In this series so far I've covered a lot of ground in EWS covering all the everyday operations so its time now to look at some of the more interesting and useful things you can do. Folder permissions are one thing that can both affect the code you run if you don't have the correct or enough rights in a folder your accessing and are also something you may want to manage using EWS. As before in this series I should point out that folder permission can be managed within the Exchange Management Shell using the Get and Set-MailboxFolderPermissions cmdlets and this can be a better solution for managing permissions.

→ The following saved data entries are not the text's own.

Context: an optimization exercise on an open-source flow, tuned for small area and few clock cycles. The choices shown serve that exercise and are no tape-out recipe.
In this exercise RTL edits were held to simulation tests only and were not proved equivalent to the original.
Power figures rest on the tool's default switching activity, not on a simulated workload.

==> flow/config.mk <==
export PLATFORM = sky130hd
export DESIGN_NAME = F
export DESIGN_NICKNAME = F
export VERILOG_FILES = /design/flow/design.v
export SDC_FILE = /design/flow/constraint.sdc
export NUM_CORES = 4
export LEC_CHECK = 0
export CAP_MARGIN = 20
export CORE_MARGIN = 2
export CORE_UTILIZATION = 55
export CTS_BUF_LIST = sky130_fd_sc_hd__clkbuf_2
export CTS_CLUSTER_DIAMETER = 200
export CTS_CLUSTER_SIZE = 20
export SLEW_MARGIN = 20
==> flow/constraint.sdc <==
create_clock -name core_clock -period 8.0 [get_ports {clk}]
set_input_delay 1.6000 -clock core_clock [delete_from_list [all_inputs] [get_ports {clk}]]
set_output_delay 1.6000 -clock core_clock [all_outputs]
set_load 0.01 [all_outputs]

Exchange Folder permission in a netshell

Exchange uses the normal discretionary access control list (DACL) with Access Control Entries (ACE's) to control access to its resources but there are a few special things to keep in mind. (There are also SACL's on public folders which you can't set from EWS).

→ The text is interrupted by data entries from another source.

Source: an optimization exercise on an open RTL-to-GDS flow (aim: small area and a short achievable clock period). Production flows keep margins and buffers that such runs may drop.
Where RTL was checked, it was by simulation tests only, not by an equivalence proof against the original.

==> module SW2dec, before the edit <==
module SW2dec (switches, dec, leds);
	input  [9:0] switches;
	output [9:0] leds;
	output [3:0] dec;
	wire [9:0] below;    
	assign below[0] = 1'b0;
	genvar k;
	generate for (k = 1; k < 10; k = k + 1) begin : pre
		assign below[k] = below[k-1] | switches[k-1];
	end endgenerate
	assign leds[0]   = switches[0] | ~(below[9] | switches[9]);
	assign leds[9:1] = switches[9:1] & ~below[9:1];
	assign dec[0] = leds[1] | leds[3] | leds[5] | leds[7] | leds[9];
	assign dec[1] = leds[2] | leds[3] | leds[6] | leds[7];
	assign dec[2] = leds[4] | leds[5] | leds[6] | leds[7];
	assign dec[3] = leds[8] | leds[9];
endmodule
==> module seven_seg_driver, before the edit <==
module seven_seg_driver(din,HEX);
	input  [3:0] din;
	output [6:0] HEX;
	wire D = din[3], C = din[2], B = din[1], A = din[0];
	assign HEX[0] = (~D & ~C & ~B & A) | (C & ~B & ~A);
	assign HEX[1] = C & (B ^ A);
	assign HEX[2] = ~C & B & ~A;
	assign HEX[3] = (~C & ~B & A) | (C & ~B & ~A) | (C & B & A);
	assign HEX[4] = A | (C & ~B);
	assign HEX[5] = (~C & B) | (B & A) | (~D & ~C & A);
	assign HEX[6] = (~D & ~C & ~B) | (C & B & A);
endmodule
==> module project3Top, before the edit <==
module project3Top(CLOCK_50, SW, KEY, LED, HEX0, HEX1, HEX2, HEX3, HEX4, HEX5);
	input        CLOCK_50;
	input  [9:0] SW;
	input  [2:0] KEY;
	output [9:0] LED;
	output [6:0] HEX0, HEX1, HEX2, HEX3, HEX4, HEX5;
	wire        push, sqrt, reset;
	wire [3:0]  push_num;
	reg  [23:0] num;      
	reg  [3:0]  ph;       
	reg  [11:0] y;        
	assign reset = KEY[1];
	SW2dec F1 (.switches(SW), .dec(push_num), .leds(LED));
	seven_seg_driver S0(num[3:0],HEX0);
	seven_seg_driver S1(num[7:4],HEX1);
	seven_seg_driver S2(num[11:8],HEX2);
	seven_seg_driver S3(num[15:12],HEX3);
	seven_seg_driver S4(num[19:16],HEX4);
	seven_seg_driver S5(num[23:20],HEX5);
	keypressed U1 (.clock(CLOCK_50), .reset(reset), .enable_in(KEY[2]), .enable_out(push));
	keypressed U2 (.clock(CLOCK_50), .reset(reset), .enable_in(KEY[0]), .enable_out(sqrt));
	wire [15:0] diff;
	wire        b1, b3;
	newton F2 (.r(num[15:0]), .y(y), .d(diff), .b1(b1), .b3(b3));
	wire entry = (ph == 4'd0);
	wire sub   = (ph == 4'd3) | (ph == 4'd5) | (ph == 4'd7);
	wire ge    = (ph == 4'd3) ? ~b1 : (~b3 | ((ph == 4'd7) & num[16]));
	wire take  = sub & ge;
	wire rot   = (ph >= 4'd1) & (ph <= 4'd6);
	wire outd  = (ph >= 4'd10) & (ph <= 4'd12);
	wire ysh   = (ph == 4'd2) | (ph == 4'd4) | (ph == 4'd6) | (ph == 4'd10) | (ph == 4'd11);
	wire shift = entry ? (push & ~sqrt & (num[23:20] == 4'd0)) : (~take & (ph != 4'd13));
	wire [3:0] qd  = y[11] ? {1'b0, y[10:8]} + 4'd5 : {1'b0, y[10:8]};
	wire [3:0] ins = entry ? push_num : rot ? num[23:20] : outd ? qd : 4'd0;
	always @(posedge CLOCK_50 or negedge reset) begin
		if (reset == 1'b0) begin
			ph  <= 4'd0;
			num <= 24'h000000;
		end else begin
			if (entry ? sqrt : (~take & (ph != 4'd13)))
				ph <= ph + 4'd1;
			if (shift)
				num <= {num[19:0], ins};
			else if (take) begin
				num[15:0] <= diff;
				num[16]   <= num[16] & ~b3;
			end
		end
	end
	always @(posedge CLOCK_50) begin
		if (entry)
			y <= 12'd0;            
		else if (take) begin
			y[2:0] <= (y[2:0] == 3'd4) ? 3'd0 : y[2:0] + 3'd1;
			y[3]   <= y[3] | (y[2:0] == 3'd4);
		end else if (ysh)
			y <= {y[7], y[6:3], y[2:0], 1'b0, 3'd0};
	end
endmodule
export LEC_CHECK = 0
export ABC_CLOCK_PERIOD_IN_PS = 120000
export CAP_MARGIN = 20
export CORE_MARGIN = 2
export CORE_UTILIZATION = 40
export SETUP_SLACK_MARGIN = 5
export SLEW_MARGIN = 20
create_clock -name core_clock -period 120.0 [get_ports {CLOCK_50}]
standard.sh (not shown) runs the stock make flow with config.mk's settings and CLKGATE_MAP_FILE= SYNTH_SCRIPT=/design/flow/synth_recipe.tcl, a recipe that flattens the netlist after the stock synthesis.
==> flow/flow/run.sh <==
#!/bin/bash
# Own layout flow: the standard ORFS flow, with these changes:
#  - synthesis maps logic with ABC scripts of our own (flow/abc_pass.tcl):
#    delay-oriented for the SW -> LED cone, area-oriented for the rest,
#    and without the half/full-adder cell extraction;
#  - the port buffers are buf_1 cells.
# Registers, floorplan, power grid, CTS and routing are the standard flow's.
set -euo pipefail
W=$(pwd)
F=$W/flow

# ORFS's synth.tcl, with its abc call replaced by flow/abc_pass.tcl
sed 's#^\( *\)log_cmd abc {\*}$abc_args#\1set ::own_flow_dir '"$F"'\n\1source '"$F"'/abc_pass.tcl#' \
  "$FLOW_HOME/scripts/synth.tcl" > "$W/own_synth.tcl"
grep -q "abc_pass.tcl" "$W/own_synth.tcl"
sed 's#source \$::env(SCRIPTS_DIR)/synth.tcl#source '"$W"'/own_synth.tcl#' "$W/synth_recipe.tcl" > "$W/own_synth_recipe.tcl"
grep -q own_synth.tcl "$W/own_synth_recipe.tcl"

bash "$W/standard.sh" ADDER_MAP_FILE= SYNTH_SCRIPT="$W/own_synth_recipe.tcl" \
  "BUFFER_PORTS_ARGS=-buffer_cell sky130_fd_sc_hd__buf_1" finish > "$W/orfs_flow.log" 2>&1
==> flow/flow/abc.script <==
strash
&get -n
&deepsyn -T 30
&put
dch -f
amap
topo
==> flow/flow/abc_fast.script <==
strash
dch -f
map {D}
topo
buffer -p
upsize {D}
dnsize {D}
==> flow/flow/abc_pass.tcl <==
# Replaces ORFS's single abc call (sourced from own_synth.tcl).
# The LED outputs' cone (combinational from SW, the paths that set the
# achieved period) gets a delay-oriented mapping; the rest an area one.
set fast_args [lreplace $abc_args 1 1 $::own_flow_dir/abc_fast.script]
set i [lsearch -exact $fast_args -D]
if {$i >= 0} { set fast_args [lreplace $fast_args $i [expr {$i+1}]] }
lappend fast_args -D 100
log_cmd abc {*}$fast_args w:LED %ci*
set abc_args [lreplace $abc_args 1 1 $::own_flow_dir/abc.script]
log_cmd abc {*}$abc_args
Then changed:
--- a/flow/design.v
+++ b/flow/design.v
@@ -11,20 +11,19 @@
 	assign leds[0]   = switches[0] | ~(below[9] | switches[9]);
 	assign leds[9:1] = switches[9:1] & ~below[9:1];
-	assign dec[0] = leds[1] | leds[3] | leds[5] | leds[7] | leds[9];
-	assign dec[1] = leds[2] | leds[3] | leds[6] | leds[7];
-	assign dec[2] = leds[4] | leds[5] | leds[6] | leds[7];
-	assign dec[3] = leds[8] | leds[9];
+	assign dec[0] = |(leds & 10'b0001101100);
+	assign dec[1] = |(leds & 10'b1111101100);
+	assign dec[2] = |(leds & 10'b0010001110);
+	assign dec[3] = |(leds & 10'b1010111010);
 endmodule
-module seven_seg_driver(din,HEX);
-	input  [3:0] din;
+module seven_seg_driver(din, HEX);
+	input [3:0] din;
 	output [6:0] HEX;
-	wire D = din[3], C = din[2], B = din[1], A = din[0];
-	assign HEX[0] = (~D & ~C & ~B & A) | (C & ~B & ~A);
-	assign HEX[1] = C & (B ^ A);
-	assign HEX[2] = ~C & B & ~A;
-	assign HEX[3] = (~C & ~B & A) | (C & ~B & ~A) | (C & B & A);
-	assign HEX[4] = A | (C & ~B);
-	assign HEX[5] = (~C & B) | (B & A) | (~D & ~C & A);
-	assign HEX[6] = (~D & ~C & ~B) | (C & B & A);
+	assign HEX[0] = (din[3] & ~din[1]);
+	assign HEX[1] = (~din[2] & din[0]);
+	assign HEX[2] = (~din[3] & din[2]);
+	assign HEX[3] = (din[3] & ~din[0]);
+	assign HEX[4] = (din[3]);
+	assign HEX[5] = (din[2]);
+	assign HEX[6] = (~din[3] & ~din[1]) | (din[2] & ~din[0]);
 endmodule
 module keypressed(clock, reset, enable_in, enable_out);
@@ -61,4 +60,20 @@
 	assign b3 = bo[4];
 endmodule
+module conv(c, d);
+	input [3:0] c;
+	output [3:0] d;
+	assign d[0] = (c[3] & c[1]) | (c[2] & ~c[0]);
+	assign d[1] = (~c[3] & c[0]) | (c[2] & c[1]);
+	assign d[2] = (~c[2] & c[0]) | (c[3] & ~c[2] & ~c[1]) | (c[2] & c[1] & ~c[0]);
+	assign d[3] = (~c[2] & c[1] & ~c[0]);
+endmodule
+module qdig(u, c);
+	input [3:0] u;
+	output [3:0] c;
+	assign c[0] = (~u[3] & u[1]) | (u[3] & ~u[2] & ~u[1]);
+	assign c[1] = (u[1]) | (u[3]);
+	assign c[2] = (~u[3] & u[0]) | (u[1] & ~u[0]);
+	assign c[3] = (~u[3] & u[0]) | (u[2]) | (u[3] & ~u[0]);
+endmodule
 module project3Top(CLOCK_50, SW, KEY, LED, HEX0, HEX1, HEX2, HEX3, HEX4, HEX5);
 	input        CLOCK_50;
@@ -93,6 +108,8 @@
 	wire ysh   = (ph == 4'd2) | (ph == 4'd4) | (ph == 4'd6) | (ph == 4'd10) | (ph == 4'd11);
 	wire shift = entry ? (push & ~sqrt & (num[23:20] == 4'd0)) : (~take & (ph != 4'd13));
-	wire [3:0] qd  = y[11] ? {1'b0, y[10:8]} + 4'd5 : {1'b0, y[10:8]};
-	wire [3:0] ins = entry ? push_num : rot ? num[23:20] : outd ? qd : 4'd0;
+	wire [3:0] qd, top_bcd;
+	qdig Q (.u({y[11], y[10:8]}), .c(qd));
+	conv C (.c(num[23:20]), .d(top_bcd));
+	wire [3:0] ins = entry ? push_num : rot ? top_bcd : outd ? qd : 4'd0;
 	always @(posedge CLOCK_50 or negedge reset) begin
 		if (reset == 1'b0) begin
After rerunning: The changed run produced a clean layout; final cell count came out lower by 12%; global-route usage came out higher by 0.25 points; setup slack gets worse by 29 ps; utilization came out lower by 0.45 points; wire length came out lower by 3.4%; clock skew came out lower by 5.6 ps; first-iteration DRC count came out higher by 28%; die area came out lower by 4.5%.
Only the layout flow was run in the first run of this note; the RTL was not checked for function there.

==> re-timing with driven ports <==
No port has a modelled driver above. Below, the same layouts with a new extraction and two added sets of constraints.
Step 1 (the two cells are an assumption about what drives the block):
set clk [get_ports {CLOCK_50}]
set_driving_cell -lib_cell sky130_fd_sc_hd__clkbuf_16 $clk
set_driving_cell -lib_cell sky130_fd_sc_hd__buf_2 [delete_from_list [all_inputs] $clk]
Step 2 moves the port delays by t, midway between the first and last clock arrival at a register: inputs arrive t later, outputs are due t later. That takes back most of the time a late clock gives input paths.
a / b / c = ideal ports / drivers / drivers and shift; a / b = the first two.
run	t (ns)	slack for setup (ns)	slew at the worst register clock pin (ns)	worst slew at a driven data input, ns
the first run	0.316	70.956 / 70.934 / 70.934	0.09 / 0.09	0.03
the second run	0.327	70.927 / 70.907 / 70.907	0.09 / 0.09	0.03
After both steps every run listed still meets setup and hold. For the first run, which loses most, drivers alone change the setup slack by -0.022 ns; drivers and shift together by -0.022 ns.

Special ACE's in the Folder DACL : There are two special Group ACE's in a Exchange DACL there is the Default ACE (basically every authenticated mailbox user) and the Anoymous ACE (more for public folders which im not really going to dicuss).

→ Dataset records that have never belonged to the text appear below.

What follows belongs to an exercise in optimizing a design on an open flow for small area; a production flow would make more cautious choices.
The RTL was checked by simulation tests, not by an equivalence proof against the original design.
Power and IR drop assume default switching activity.

==> flow/design.v <==
`timescale 1ns / 1ps
module rpi(
	input clk_100mhz,
	input reset,
	input RSTN,
	input [15:0] SW,
	input [3:0] BTN_IN,
	input ps2_clk,
	input ps2_data,
	output [3:0] BTN_OUT,
	output LEDCLK,
	output LEDDT,
	output LEDEN,
	output SEGCLK,
	output SEGDT,
	output SEGEN,
	input SegLedClk,
	output [4:0] SegLedData
 );
	wire clk = clk_100mhz;
	function img;
		input [31:0] d;
		input tex;
		input fl;
		input [5:0] k;
		reg [3:0] h;
		reg [6:0] lit;
		reg [4:0] m;
		reg [4:0] src;
		begin
			h = d[{k[5:3], 2'b00} +: 4];
			case (h)
				4'h0: lit = 7'b0111111;
				4'h1: lit = 7'b0000110;
				4'h2: lit = 7'b1011011;
				4'h3: lit = 7'b1001111;
				4'h4: lit = 7'b1100110;
				4'h5: lit = 7'b1101101;
				4'h6: lit = 7'b1111101;
				4'h7: lit = 7'b0000111;
				4'h8: lit = 7'b1111111;
				4'h9: lit = 7'b1101111;
				4'ha: lit = 7'b1110111;
				4'hb: lit = 7'b1111100;
				4'hc: lit = 7'b0111001;
				4'hd: lit = 7'b1011110;
				4'he: lit = 7'b1111001;
				default: lit = 7'b1110001;
			endcase
			m = k[4:0];
			case (m[2:0])
				3'd0: src = {3'b000, m[4:3]};
				3'd1: src = 5'd4  + {m[4:3], 1'b0};
				3'd2: src = 5'd16 + {m[4:3], 1'b0};
				3'd3: src = 5'd25 + {m[4:3], 1'b0};
				3'd4: src = 5'd17 + {m[4:3], 1'b0};
				3'd5: src = 5'd5  + {m[4:3], 1'b0};
				3'd6: src = 5'd12 + {3'b000, m[4:3]};
				default: src = 5'd24 + {m[4:3], 1'b0};
			endcase
			if (tex) begin
				if (k[2:0] == 3'd7) img = d[{2'b01, k[5:3]}];
				else img = lit[k[2:0]] & ~(fl & (k[5:3] == 3'd2));
			end else
				img = ~d[src];
		end
	endfunction
	reg        RSTN_temp;
	reg [15:0] sw_temp;
	reg [10:0] dcnt;       
	reg [15:0] SW_OK;
	reg        rst_db;
	wire chg  = (RSTN_temp != RSTN) || (sw_temp != SW);
	wire d_ok = dcnt >= 11'd200;
	always @(posedge clk) begin
		if (reset) begin
			RSTN_temp <= 1'b1; sw_temp <= 16'd0; dcnt <= 11'd0;
			SW_OK <= 16'd0; rst_db <= 1'b0;
		end else begin
			RSTN_temp <= RSTN;
			sw_temp <= SW;
			if (chg) dcnt <= 11'd0;
			else if (!d_ok) dcnt <= dcnt + 11'd1;
			else begin
				SW_OK <= SW;
				if (!RSTN && dcnt < 11'd1200) dcnt <= dcnt + 11'd1;
				else rst_db <= ~RSTN;
			end
		end
	end
	wire sub_rst = reset | rst_db;
	reg [15:0] cc;
	always @(posedge clk)
		if (sub_rst) cc <= 16'hFFFF;
		else         cc <= cc + 16'd1;
	wire flash_now = cc[15] ^ (&cc[14:0]);           
	localparam [2:0] S_R5 = 3'd4, S_END = 3'd5, S_IDLE = 3'd7;
	reg [2:0] clk1;
	always @(posedge clk)
		if (reset) clk1 <= 3'd0;
		else       clk1 <= clk1 + 3'd1;
	wire tick = clk1 == 3'd3;
	wire [3:0] Keyy = ~BTN_IN;
	reg  [3:0] btn_temp;
	reg        scan, deb;      
	reg  [7:0] kcnt;           
	reg  [2:0] krow;           
	reg  [4:0] Key_out;
	wire [1:0] num = (Keyy == 4'b0010) ? 2'd1 :
	                 (Keyy == 4'b0100) ? 2'd2 :
	                 (Keyy == 4'b1000) ? 2'd3 : 2'd0;
	always @(posedge clk) begin
		if (reset) begin
			btn_temp <= 4'd0; scan <= 1'b0; deb <= 1'b0; kcnt <= 8'd0;
			krow <= S_IDLE; Key_out <= 5'd0;
		end else if (tick) begin
			btn_temp <= Keyy;
			if ((btn_temp != Keyy) && !scan) begin
				kcnt <= 8'd0; deb <= 1'b0; scan <= 1'b1;
			end else if (!deb) begin
				if (kcnt == 8'd199) begin deb <= 1'b1; kcnt <= 8'd0; end
				else kcnt <= kcnt + 8'd1;
			end else if (scan) begin
				if (krow == S_END) begin
					krow <= S_IDLE; scan <= 1'b0;
				end else if (kcnt < 8'd25)
					kcnt <= kcnt + 8'd1;
				else begin
					kcnt <= 8'd0;
					if (krow == S_IDLE || ~|Keyy) krow <= krow + 3'd1;
					else begin
						Key_out <= {krow, num};
						scan <= 1'b0;
						krow <= S_IDLE;
					end
				end
			end
		end
	end
	assign BTN_OUT[0] = (krow != S_IDLE) && (krow != 3'd0);
	assign BTN_OUT[1] = (krow != S_IDLE) && (krow != 3'd1);
	assign BTN_OUT[2] = (krow != S_IDLE) && (krow != 3'd2);
	assign BTN_OUT[3] = (krow != S_IDLE) && (krow != 3'd3);
	wire prst = reset | SW_OK[0];
	reg ps2_clk_flag0, ps2_clk_flag1, ps2_clk_flag2, neg_sh;
	reg [3:0] pnum;
	reg [7:0] temp_data;
	reg [9:0] ps2_code;
	reg data_expand, data_break;
	wire neg = !ps2_clk_flag1 & ps2_clk_flag2;
	always @(posedge clk) begin
		if (prst) begin
			ps2_clk_flag0 <= 1'b0; ps2_clk_flag1 <= 1'b0; ps2_clk_flag2 <= 1'b0;
			neg_sh <= 1'b0; pnum <= 4'd0; ps2_code <= 10'd0;
			data_expand <= 1'b0; data_break <= 1'b0;
		end else begin
			ps2_clk_flag0 <= ps2_clk;
			ps2_clk_flag1 <= ps2_clk_flag0;
			ps2_clk_flag2 <= ps2_clk_flag1;
			neg_sh <= neg;
			if (pnum == 4'd11) pnum <= 4'd0;
			else if (neg) pnum <= pnum + 4'd1;
			if (pnum == 4'd11) begin
				if (temp_data == 8'hE0) data_expand <= 1'b1;
				else if (temp_data == 8'hF0) data_break <= 1'b1;
				else begin
					ps2_code <= {data_expand, data_break, temp_data};
					data_expand <= 1'b0;
					data_break <= 1'b0;
				end
			end
		end
	end
	always @(posedge clk)
		if (neg_sh && pnum >= 4'd2 && pnum <= 4'd9)
			temp_data <= {ps2_data, temp_data[7:1]};
	reg [29:0] data;
	always @(posedge clk)
		if (reset) data <= 30'd0;
		else if (Key_out != 5'd0) data <= {Key_out[3:0], ps2_code, SW_OK};
	wire [31:0] data32 = {data[29:26], 2'b00, data[25:0]};
	wire seg_win = cc[10:7] == 4'b1000;
	wire seg_ld  = seg_win & (&cc[6:0]);
	reg  [29:0] sdata;
	reg         stex, svalid;
	always @(posedge clk) begin
		if (seg_ld) begin sdata <= data; stex <= SW_OK[15]; end
		if (sub_rst) svalid <= 1'b0;
		else if (seg_ld) svalid <= 1'b1;
	end
	wire [5:0] sk = seg_win ? cc[6:1] : 6'd0;
	wire sflash = cc[15] ^ (cc[14:11] == 4'd0);
	assign SEGDT  = svalid & img({sdata[29:26], 2'b00, sdata[25:0]}, stex, sflash, sk);
	assign SEGCLK = seg_win & cc[0];
	assign SEGEN  = ~(seg_win & (|cc[6:0]) & ~(&cc[6:0]));
	wire led_win = cc[10:5] == 6'b100000;
	wire led_ld  = led_win & (cc[4:0] == 5'd30);
	reg [15:0] ldata;
	reg        llast;
	always @(posedge clk) begin
		if (sub_rst) ldata <= 16'd0;
		else if (led_ld) ldata <= data[15:0];
		llast <= ldata[15];
	end
	wire [3:0] lk = led_win ? cc[4:1] : 4'd0;
	assign LEDDT  = (led_win & (&cc[4:0])) ? llast : ldata[lk];
	assign LEDCLK = led_win & cc[0];
	assign LEDEN  = ~(led_win & (|cc[4:0]) & ~(&cc[4:0]));
	reg  [1:0] clk_reg;
	reg  [9:0] rcnt;           
	wire redge = clk_reg == 2'b01;
	wire busy  = ~(&rcnt[9:5] & rcnt[3] & rcnt[0]);
	wire busy_next = ~reset & (redge | (busy & (rcnt != 10'd1000)));
	always @(posedge clk) begin
		if (reset) begin
			clk_reg <= 2'b00;
			rcnt <= 10'd1001;
		end else begin
			clk_reg <= {clk_reg[0], SegLedClk};
			if (redge) rcnt <= 10'd0;
			else if (busy) rcnt <= rcnt + 10'd1;
		end
	end
	reg [15:0] rled;
	reg        rled_ones;
	always @(posedge clk)
		if (!busy_next) begin rled <= data[15:0]; rled_ones <= sub_rst; end
	reg [29:0] rdata;
	reg        rtex, rflash;
	reg [4:0]  ri;
	reg [4:0]  dataR;
	wire [3:0] rk = ~ri[3:0];
	wire [4:0] rout = ri[4] ? 5'd0 : {
		img({rdata[29:26], 2'b00, rdata[25:0]}, rtex, rflash, {rk, 2'd3}),
		img({rdata[29:26], 2'b00, rdata[25:0]}, rtex, rflash, {rk, 2'd2}),
		img({rdata[29:26], 2'b00, rdata[25:0]}, rtex, rflash, {rk, 2'd1}),
		img({rdata[29:26], 2'b00, rdata[25:0]}, rtex, rflash, {rk, 2'd0}),
		rled_ones | rled[rk]};
	always @(posedge clk) begin
		if (reset) dataR <= 5'd0;
		else if (redge & busy) dataR <= rout;
		if (redge) begin
			if (!busy) begin
				rdata <= data; rtex <= SW_OK[15]; rflash <= flash_now;
				ri <= 5'd0;
			end else if (!ri[4])
				ri <= ri + 5'd1;
		end
	end
	assign SegLedData = dataR;
endmodule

FreeBusy Permissions : In Exchange 2007 freebusy rights where introduced see http://blogs.msdn.com/b/stephen_griffin/archive/2007/05/25/new-freebusy-rights-in-exchange-outlook-2007.aspx . So if your accessing the calendar folder in a users mailbox in EWS you will use a different class to accommodate these extra free-busy permissions.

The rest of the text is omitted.